Work task: In the records below, begin at the line containing "met1: 542 / 0.41 / 1160 / 0.232" and end at the line containing "results of run"; quote every line in that span exactly, including both boundary lines, and no others.

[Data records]
——————————

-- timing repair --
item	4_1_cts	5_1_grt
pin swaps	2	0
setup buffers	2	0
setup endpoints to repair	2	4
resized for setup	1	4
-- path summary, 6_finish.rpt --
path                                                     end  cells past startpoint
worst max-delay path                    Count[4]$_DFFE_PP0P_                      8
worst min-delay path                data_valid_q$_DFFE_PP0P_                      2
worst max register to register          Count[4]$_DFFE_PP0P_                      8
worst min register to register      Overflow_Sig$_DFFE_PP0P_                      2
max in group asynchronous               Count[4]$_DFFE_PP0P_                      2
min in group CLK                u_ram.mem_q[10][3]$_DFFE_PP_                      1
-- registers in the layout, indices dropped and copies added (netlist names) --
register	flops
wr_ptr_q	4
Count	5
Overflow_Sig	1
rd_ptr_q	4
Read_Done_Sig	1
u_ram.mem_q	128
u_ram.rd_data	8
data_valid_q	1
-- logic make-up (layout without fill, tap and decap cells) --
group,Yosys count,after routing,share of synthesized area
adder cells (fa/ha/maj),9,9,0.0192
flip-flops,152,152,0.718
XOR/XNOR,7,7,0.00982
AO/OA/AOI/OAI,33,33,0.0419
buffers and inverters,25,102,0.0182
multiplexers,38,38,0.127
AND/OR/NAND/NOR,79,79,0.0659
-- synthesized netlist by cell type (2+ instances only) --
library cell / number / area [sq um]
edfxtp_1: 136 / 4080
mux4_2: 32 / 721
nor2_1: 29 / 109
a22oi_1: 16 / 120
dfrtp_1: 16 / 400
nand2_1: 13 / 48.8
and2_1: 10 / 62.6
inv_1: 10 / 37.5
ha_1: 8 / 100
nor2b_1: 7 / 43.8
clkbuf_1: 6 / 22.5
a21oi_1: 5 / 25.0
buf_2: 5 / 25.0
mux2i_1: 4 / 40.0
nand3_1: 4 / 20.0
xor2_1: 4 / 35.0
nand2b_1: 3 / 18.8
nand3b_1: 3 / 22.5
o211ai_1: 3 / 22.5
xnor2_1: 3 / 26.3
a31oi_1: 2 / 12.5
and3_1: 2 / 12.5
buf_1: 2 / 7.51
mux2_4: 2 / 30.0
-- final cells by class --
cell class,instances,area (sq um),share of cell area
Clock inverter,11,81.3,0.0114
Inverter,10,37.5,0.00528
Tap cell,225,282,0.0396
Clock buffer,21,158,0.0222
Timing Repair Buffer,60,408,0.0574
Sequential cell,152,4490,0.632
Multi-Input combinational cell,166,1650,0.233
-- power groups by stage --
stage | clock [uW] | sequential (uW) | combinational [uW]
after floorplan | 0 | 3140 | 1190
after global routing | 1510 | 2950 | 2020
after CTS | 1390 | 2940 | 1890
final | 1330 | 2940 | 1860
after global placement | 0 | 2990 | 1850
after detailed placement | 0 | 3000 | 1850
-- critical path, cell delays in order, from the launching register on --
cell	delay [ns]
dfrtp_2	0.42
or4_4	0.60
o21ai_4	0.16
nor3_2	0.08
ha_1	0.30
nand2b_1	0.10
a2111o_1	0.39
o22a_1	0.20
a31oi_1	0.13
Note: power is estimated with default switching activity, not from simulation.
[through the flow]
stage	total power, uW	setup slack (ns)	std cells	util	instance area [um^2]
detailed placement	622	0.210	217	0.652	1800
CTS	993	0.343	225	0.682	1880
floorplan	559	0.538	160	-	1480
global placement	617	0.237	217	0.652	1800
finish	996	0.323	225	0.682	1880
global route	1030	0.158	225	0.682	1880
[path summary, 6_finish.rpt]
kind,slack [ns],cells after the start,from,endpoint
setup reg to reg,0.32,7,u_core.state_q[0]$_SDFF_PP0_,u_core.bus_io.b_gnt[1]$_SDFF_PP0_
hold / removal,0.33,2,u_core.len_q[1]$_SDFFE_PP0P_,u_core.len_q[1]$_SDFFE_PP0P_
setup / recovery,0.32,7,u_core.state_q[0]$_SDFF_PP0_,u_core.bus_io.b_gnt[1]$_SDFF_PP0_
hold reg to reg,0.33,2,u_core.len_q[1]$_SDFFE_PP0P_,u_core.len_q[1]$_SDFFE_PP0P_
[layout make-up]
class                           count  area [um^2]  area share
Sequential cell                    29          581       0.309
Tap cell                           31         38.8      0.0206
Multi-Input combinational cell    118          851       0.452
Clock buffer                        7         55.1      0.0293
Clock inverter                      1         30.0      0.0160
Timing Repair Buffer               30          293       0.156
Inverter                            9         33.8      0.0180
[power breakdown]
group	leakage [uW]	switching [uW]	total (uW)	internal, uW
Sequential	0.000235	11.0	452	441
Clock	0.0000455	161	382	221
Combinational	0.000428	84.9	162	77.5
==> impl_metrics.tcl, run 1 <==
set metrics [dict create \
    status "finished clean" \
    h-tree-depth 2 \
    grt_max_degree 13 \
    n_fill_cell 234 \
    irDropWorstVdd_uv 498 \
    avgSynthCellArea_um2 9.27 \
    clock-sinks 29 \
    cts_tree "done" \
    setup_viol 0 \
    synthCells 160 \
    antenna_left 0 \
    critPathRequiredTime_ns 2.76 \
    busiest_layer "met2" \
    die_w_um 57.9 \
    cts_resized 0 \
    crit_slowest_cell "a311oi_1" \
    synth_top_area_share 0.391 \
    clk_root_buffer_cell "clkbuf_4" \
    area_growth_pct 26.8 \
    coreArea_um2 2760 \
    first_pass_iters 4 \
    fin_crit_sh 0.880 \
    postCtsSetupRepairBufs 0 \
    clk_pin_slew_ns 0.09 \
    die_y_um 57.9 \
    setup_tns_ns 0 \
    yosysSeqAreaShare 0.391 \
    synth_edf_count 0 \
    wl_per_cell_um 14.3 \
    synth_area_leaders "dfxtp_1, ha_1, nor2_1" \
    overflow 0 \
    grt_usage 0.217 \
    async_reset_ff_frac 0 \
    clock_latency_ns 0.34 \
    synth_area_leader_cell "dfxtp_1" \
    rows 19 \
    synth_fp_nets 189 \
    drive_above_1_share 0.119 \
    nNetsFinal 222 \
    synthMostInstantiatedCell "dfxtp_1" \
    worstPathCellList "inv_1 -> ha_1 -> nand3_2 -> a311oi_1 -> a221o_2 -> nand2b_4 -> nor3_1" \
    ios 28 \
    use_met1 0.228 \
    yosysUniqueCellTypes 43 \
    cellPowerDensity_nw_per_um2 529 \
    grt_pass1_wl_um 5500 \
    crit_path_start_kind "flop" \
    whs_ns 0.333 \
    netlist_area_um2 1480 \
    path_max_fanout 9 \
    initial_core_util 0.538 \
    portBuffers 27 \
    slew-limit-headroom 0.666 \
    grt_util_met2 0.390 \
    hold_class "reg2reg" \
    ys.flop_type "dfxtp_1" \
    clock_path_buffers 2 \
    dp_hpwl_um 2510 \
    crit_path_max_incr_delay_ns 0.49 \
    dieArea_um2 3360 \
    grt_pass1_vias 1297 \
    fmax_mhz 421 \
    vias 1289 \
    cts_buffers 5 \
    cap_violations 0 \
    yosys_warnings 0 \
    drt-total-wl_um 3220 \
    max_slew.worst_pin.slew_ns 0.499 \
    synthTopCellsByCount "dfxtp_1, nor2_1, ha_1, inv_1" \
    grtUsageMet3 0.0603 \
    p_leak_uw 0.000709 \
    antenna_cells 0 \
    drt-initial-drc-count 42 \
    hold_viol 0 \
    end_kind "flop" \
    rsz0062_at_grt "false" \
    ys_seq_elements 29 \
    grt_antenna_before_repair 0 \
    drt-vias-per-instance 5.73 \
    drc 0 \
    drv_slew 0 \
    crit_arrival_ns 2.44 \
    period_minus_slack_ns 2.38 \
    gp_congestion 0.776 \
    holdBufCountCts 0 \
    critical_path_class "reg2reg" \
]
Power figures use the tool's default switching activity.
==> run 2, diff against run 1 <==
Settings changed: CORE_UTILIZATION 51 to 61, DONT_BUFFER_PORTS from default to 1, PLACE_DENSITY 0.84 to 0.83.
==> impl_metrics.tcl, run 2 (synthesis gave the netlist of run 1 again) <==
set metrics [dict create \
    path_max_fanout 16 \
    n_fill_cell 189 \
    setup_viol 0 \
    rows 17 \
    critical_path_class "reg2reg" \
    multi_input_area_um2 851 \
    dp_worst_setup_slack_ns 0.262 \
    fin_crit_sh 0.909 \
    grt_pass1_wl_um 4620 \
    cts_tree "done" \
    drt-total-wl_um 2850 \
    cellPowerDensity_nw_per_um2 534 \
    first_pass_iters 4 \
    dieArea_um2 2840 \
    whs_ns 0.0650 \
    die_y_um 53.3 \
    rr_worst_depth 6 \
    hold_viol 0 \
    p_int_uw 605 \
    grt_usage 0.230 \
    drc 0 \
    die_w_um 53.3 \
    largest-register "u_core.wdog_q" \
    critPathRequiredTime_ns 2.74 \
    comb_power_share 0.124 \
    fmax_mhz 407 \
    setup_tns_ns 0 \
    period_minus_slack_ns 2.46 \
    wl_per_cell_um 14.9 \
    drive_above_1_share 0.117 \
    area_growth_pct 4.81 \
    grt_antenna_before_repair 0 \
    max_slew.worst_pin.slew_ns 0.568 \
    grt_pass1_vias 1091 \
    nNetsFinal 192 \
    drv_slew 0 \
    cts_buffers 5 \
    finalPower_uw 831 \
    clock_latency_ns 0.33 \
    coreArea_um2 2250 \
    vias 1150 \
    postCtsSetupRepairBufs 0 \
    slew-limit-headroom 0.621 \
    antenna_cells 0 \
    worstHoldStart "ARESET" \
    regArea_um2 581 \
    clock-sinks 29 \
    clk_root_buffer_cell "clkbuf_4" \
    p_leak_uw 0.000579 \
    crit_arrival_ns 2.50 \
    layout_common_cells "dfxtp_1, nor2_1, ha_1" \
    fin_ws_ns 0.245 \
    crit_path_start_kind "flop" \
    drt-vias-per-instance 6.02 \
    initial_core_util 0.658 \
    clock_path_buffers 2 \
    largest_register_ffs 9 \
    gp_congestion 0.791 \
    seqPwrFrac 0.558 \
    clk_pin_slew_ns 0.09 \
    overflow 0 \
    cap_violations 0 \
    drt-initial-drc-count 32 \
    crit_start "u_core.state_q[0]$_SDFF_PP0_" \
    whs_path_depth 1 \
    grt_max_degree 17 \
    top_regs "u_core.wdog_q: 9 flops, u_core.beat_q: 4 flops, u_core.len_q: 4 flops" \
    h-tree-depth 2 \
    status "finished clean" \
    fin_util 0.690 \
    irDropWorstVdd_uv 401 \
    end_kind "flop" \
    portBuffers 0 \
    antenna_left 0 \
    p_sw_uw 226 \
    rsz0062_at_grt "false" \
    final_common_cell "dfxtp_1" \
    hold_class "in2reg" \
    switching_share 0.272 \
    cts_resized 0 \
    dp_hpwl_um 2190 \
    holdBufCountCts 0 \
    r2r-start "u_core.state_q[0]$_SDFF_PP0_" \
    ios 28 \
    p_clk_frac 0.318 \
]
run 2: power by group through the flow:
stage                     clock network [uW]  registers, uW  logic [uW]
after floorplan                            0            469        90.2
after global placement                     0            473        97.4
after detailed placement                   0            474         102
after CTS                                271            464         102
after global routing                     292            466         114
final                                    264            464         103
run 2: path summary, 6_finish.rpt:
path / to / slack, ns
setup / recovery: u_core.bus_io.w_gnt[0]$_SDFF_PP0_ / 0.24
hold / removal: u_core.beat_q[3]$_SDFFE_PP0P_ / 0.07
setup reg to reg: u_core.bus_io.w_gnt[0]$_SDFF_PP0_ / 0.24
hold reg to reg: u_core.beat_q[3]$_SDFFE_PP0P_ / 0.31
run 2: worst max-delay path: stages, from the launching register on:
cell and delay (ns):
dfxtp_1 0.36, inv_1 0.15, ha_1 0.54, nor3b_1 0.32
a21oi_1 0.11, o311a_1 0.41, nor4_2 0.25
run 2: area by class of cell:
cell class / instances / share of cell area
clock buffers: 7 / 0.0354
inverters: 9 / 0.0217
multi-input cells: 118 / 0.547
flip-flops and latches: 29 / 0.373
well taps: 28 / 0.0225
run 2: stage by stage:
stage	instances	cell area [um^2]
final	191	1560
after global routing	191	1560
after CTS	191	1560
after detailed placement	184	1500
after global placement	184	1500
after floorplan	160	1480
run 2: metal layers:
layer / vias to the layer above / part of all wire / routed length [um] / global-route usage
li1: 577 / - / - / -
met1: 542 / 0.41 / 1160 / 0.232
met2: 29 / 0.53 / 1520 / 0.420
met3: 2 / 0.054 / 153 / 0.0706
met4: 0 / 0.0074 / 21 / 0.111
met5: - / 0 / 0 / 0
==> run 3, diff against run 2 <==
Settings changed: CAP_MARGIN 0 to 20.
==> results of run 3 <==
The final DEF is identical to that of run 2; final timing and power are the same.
### config.mk
export PLATFORM = sky130hd
export DESIGN_NAME = discharge_state_ctrl
export DESIGN_NICKNAME = d
export VERILOG_FILES = /design/src/rtl/discharge_state_ctrl.sv
export SDC_FILE = /design/constraint.sdc
export NUM_CORES = 1
export LEC_CHECK = 0
export BUFFER_PORTS_ARGS = -buffer_cell sky130_fd_sc_hd__buf_2
export CORE_MARGIN = 2
export CORE_UTILIZATION = 55
export CTS_CLUSTER_SIZE = 28
export DETAILED_ROUTE_END_ITERATION = 6
export PLACE_DENSITY = 0.75
export SYNTH_ARGS = -nofsm -noshare
export SYNTH_HDL_FRONTEND = slang
export SYNTH_SLANG_ARGS = --single-unit
export TNS_END_PERCENT = 100
### constraint.sdc
create_clock -name clk -period 5.9 [get_ports clk]
set_clock_uncertainty 0.05 [all_clocks]
set_input_delay 0.59 -clock clk [delete_from_list [all_inputs] [get_ports clk]]
set_output_delay 0.59 -clock clk [all_outputs]
set_load 0.01 [all_outputs]
### src/rtl/discharge_state_ctrl.sv
// -----------------------------------------------------------------------------
// discharge_state_ctrl
//
// Pulse-sequencing FSM for the EDM discharge loop. Each pulse is a sequence of
// three phases:
//   1. wait for breakdown, with the open-circuit voltage applied;
//   2. discharge on-time, through interleaved buck phases or through the
//      resistor;
//   3. deionisation, with all gates off.
// The controller supports continuous and single-shot operation.
//
// Parameters
//   TON_CYCLES   : discharge on-time in clk cycles (>=1)
//   TOFF_CYCLES  : deionisation time in clk cycles (>=1)
//   WAIT_TIMEOUT : max cycles spent waiting for breakdown (>=1)
//   BUCK_PERIOD  : buck PWM period in cycles (even, >=2)
//   BUCK_DUTY    : high cycles per buck phase (<= BUCK_PERIOD)
//
// Ports
//   clk            : system clock
//   rst            : synchronous reset, active-high
//   discharge_en   : global machining enable
//   single_mode    : 1 = single-shot, 0 = continuous
//   single_start   : one-cycle start request (single mode, IDLE only)
//   discharge_mode : 0 = buck interleave, 1 = resistor discharge
//   is_breakdown   : breakdown flag from the detector
//   current_state  : FSM state code (00 idle, 01 wait, 02 buck, 04 res, 80 deion)
//   vol_gate       : open-circuit voltage switch
//   buck_gate_a/_b : buck phases A and B; B is shifted by half a period
//   res_gate       : resistor discharge switch
//   pulse_count    : number of discharges started, saturating
//   timeout_pulse  : one-cycle strobe when waiting for breakdown times out
//
// All outputs are registered and decoded from the next state. As a result,
// the gates change on the same edge as current_state.
// -----------------------------------------------------------------------------
module discharge_state_ctrl #(
  parameter logic [15:0] TON_CYCLES   = 16'd500,
  parameter logic [15:0] TOFF_CYCLES  = 16'd1000,
  parameter logic [31:0] WAIT_TIMEOUT = 32'd10000000,
  parameter logic [15:0] BUCK_PERIOD  = 16'd100,
  parameter logic [15:0] BUCK_DUTY    = 16'd40
) (
  input  logic        clk,
  input  logic        rst,
  input  logic        discharge_en,
  input  logic        single_mode,
  input  logic        single_start,
  input  logic        discharge_mode,
  input  logic        is_breakdown,
  output logic [7:0]  current_state,
  output logic        vol_gate,
  output logic        buck_gate_a,
  output logic        buck_gate_b,
  output logic        res_gate,
  output logic [31:0] pulse_count,
  output logic        timeout_pulse
);

  // State codes double as the externally visible current_state value.
  localparam logic [7:0] ST_IDLE  = 8'h00;
  localparam logic [7:0] ST_WAIT  = 8'h01;
  localparam logic [7:0] ST_BUCK  = 8'h02;
  localparam logic [7:0] ST_RES   = 8'h04;
  localparam logic [7:0] ST_DEION = 8'h80;

  // Terminal counts. A counter that starts at 0 on entry and leaves at
  // N-1 gives a dwell of exactly N cycles.
  localparam logic [15:0] TON_LAST    = TON_CYCLES - 16'd1;
  localparam logic [15:0] TOFF_LAST   = TOFF_CYCLES - 16'd1;
  localparam logic [31:0] WAIT_LAST   = WAIT_TIMEOUT - 32'd1;
  localparam logic [15:0] PERIOD_LAST = BUCK_PERIOD - 16'd1;
  localparam logic [15:0] HALF_PERIOD = BUCK_PERIOD >> 1;

  // ---------------------------------------------------------------------------
  // State and counters
  // ---------------------------------------------------------------------------
  logic [7:0]  state_q, state_d;
  logic        mode_q, mode_d;          // discharge_mode latched at WAIT entry
  logic [31:0] wait_cnt_q, wait_cnt_d;
  logic [15:0] on_cnt_q, on_cnt_d;
  logic [15:0] off_cnt_q, off_cnt_d;
  logic [15:0] phase_q, phase_d;        // buck PWM phase, 0..BUCK_PERIOD-1
  logic [31:0] pulse_cnt_q, pulse_cnt_d;
  logic        timeout_q, timeout_d;

  // Registered gate outputs
  logic        vol_q, res_q;
  logic [1:0]  buck_q;                  // [0] = phase A, [1] = phase B
  logic [1:0]  buck_on_d;

  logic        in_on_q;                 // currently in BUCK or RES
  logic        stay;                    // no state change this cycle

  assign in_on_q = (state_q == ST_BUCK) || (state_q == ST_RES);
  assign stay    = (state_d == state_q);

  // ---------------------------------------------------------------------------
  // Next-state logic
  // ---------------------------------------------------------------------------
  always_comb begin
    state_d     = state_q;
    timeout_d   = 1'b0;
    pulse_cnt_d = pulse_cnt_q;

    case (state_q)
      ST_IDLE: begin
        // In single mode a start request is needed. Without enable,
        // the request is dropped.
        if (discharge_en && (!single_mode || single_start)) begin
          state_d = ST_WAIT;
        end
      end

      ST_WAIT: begin
        if (!discharge_en) begin
          state_d = ST_DEION;
        end else if (is_breakdown) begin
          // Breakdown takes priority over a coincident timeout.
          state_d = mode_q ? ST_RES : ST_BUCK;
          if (pulse_cnt_q != 32'hFFFF_FFFF) begin
            pulse_cnt_d = pulse_cnt_q + 32'd1;
          end
        end else if (wait_cnt_q == WAIT_LAST) begin
          state_d   = ST_DEION;
          timeout_d = 1'b1;
        end
      end

      ST_BUCK, ST_RES: begin
        if (!discharge_en || (on_cnt_q == TON_LAST)) begin
          state_d = ST_DEION;
        end
      end

      ST_DEION: begin
        // Deionisation always runs to completion. The decision to go
        // on is taken only at its end, so a mode change made
        // mid-pulse applies to the next pulse.
        if (off_cnt_q == TOFF_LAST) begin
          state_d = (discharge_en && !single_mode) ? ST_WAIT : ST_IDLE;
        end
      end

      default: state_d = ST_IDLE;
    endcase
  end

  // ---------------------------------------------------------------------------
  // Dwell counters: cleared on every state change, incremented while staying.
  // ---------------------------------------------------------------------------
  always_comb begin
    wait_cnt_d = '0;
    on_cnt_d   = '0;
    off_cnt_d  = '0;
    phase_d    = '0;
    mode_d     = mode_q;

    if ((state_q == ST_WAIT) && stay) begin
      wait_cnt_d = wait_cnt_q + 32'd1;
    end
    if (in_on_q && stay) begin
      on_cnt_d = on_cnt_q + 16'd1;
    end
    if ((state_q == ST_DEION) && stay) begin
      off_cnt_d = off_cnt_q + 16'd1;
    end
    if ((state_q == ST_BUCK) && stay) begin
      phase_d = (phase_q == PERIOD_LAST) ? 16'd0 : phase_q + 16'd1;
    end
    // The discharge kind is frozen for the whole pulse from WAIT entry.
    if ((state_d == ST_WAIT) && (state_q != ST_WAIT)) begin
      mode_d = discharge_mode;
    end
  end

  // ---------------------------------------------------------------------------
  // Buck phase decode. Phase gi sees the PWM counter advanced by
  // gi * BUCK_PERIOD/2, taken modulo BUCK_PERIOD. The sum is kept below
  // 2*BUCK_PERIOD, so a single conditional subtract is enough for the wrap.
  // ---------------------------------------------------------------------------
  genvar gi;
  generate
    for (gi = 0; gi < 2; gi++) begin : g_buck_phase
      localparam logic [15:0] OFFSET = (gi == 0) ? 16'd0 : HALF_PERIOD;
      logic [16:0] shifted;
      logic [15:0] wrapped;

      assign shifted = {1'b0, phase_d} + {1'b0, OFFSET};
      assign wrapped = (shifted >= {1'b0, BUCK_PERIOD})
                       ? 16'(shifted - {1'b0, BUCK_PERIOD})
                       : shifted[15:0];
      assign buck_on_d[gi] = (state_d == ST_BUCK) && (wrapped < BUCK_DUTY);
    end
  endgenerate

  // ---------------------------------------------------------------------------
  // Registers
  // ---------------------------------------------------------------------------
  always_ff @(posedge clk) begin
    if (rst) begin
      state_q     <= ST_IDLE;
      mode_q      <= 1'b0;
      wait_cnt_q  <= '0;
      on_cnt_q    <= '0;
      off_cnt_q   <= '0;
      phase_q     <= '0;
      pulse_cnt_q <= '0;
      timeout_q   <= 1'b0;
      vol_q       <= 1'b0;
      res_q       <= 1'b0;
      buck_q      <= 2'b00;
    end else begin
      state_q     <= state_d;
      mode_q      <= mode_d;
      wait_cnt_q  <= wait_cnt_d;
      on_cnt_q    <= on_cnt_d;
      off_cnt_q   <= off_cnt_d;
      phase_q     <= phase_d;
      pulse_cnt_q <= pulse_cnt_d;
      timeout_q   <= timeout_d;
      // Gates are decoded from the next state. Only one gate group can
      // be active at a time.
      vol_q       <= (state_d == ST_WAIT);
      res_q       <= (state_d == ST_RES);
      buck_q      <= buck_on_d;
    end
  end

  assign current_state = state_q;
  assign vol_gate      = vol_q;
  assign res_gate      = res_q;
  assign buck_gate_a   = buck_q[0];
  assign buck_gate_b   = buck_q[1];
  assign pulse_count   = pulse_cnt_q;
  assign timeout_pulse = timeout_q;

endmodule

——————————

Written answer:
met1: 542 / 0.41 / 1160 / 0.232
met2: 29 / 0.53 / 1520 / 0.420
met3: 2 / 0.054 / 153 / 0.0706
met4: 0 / 0.0074 / 21 / 0.111
met5: - / 0 / 0 / 0
==> run 3, diff against run 2 <==
Settings changed: CAP_MARGIN 0 to 20.
==> results of run 3 <==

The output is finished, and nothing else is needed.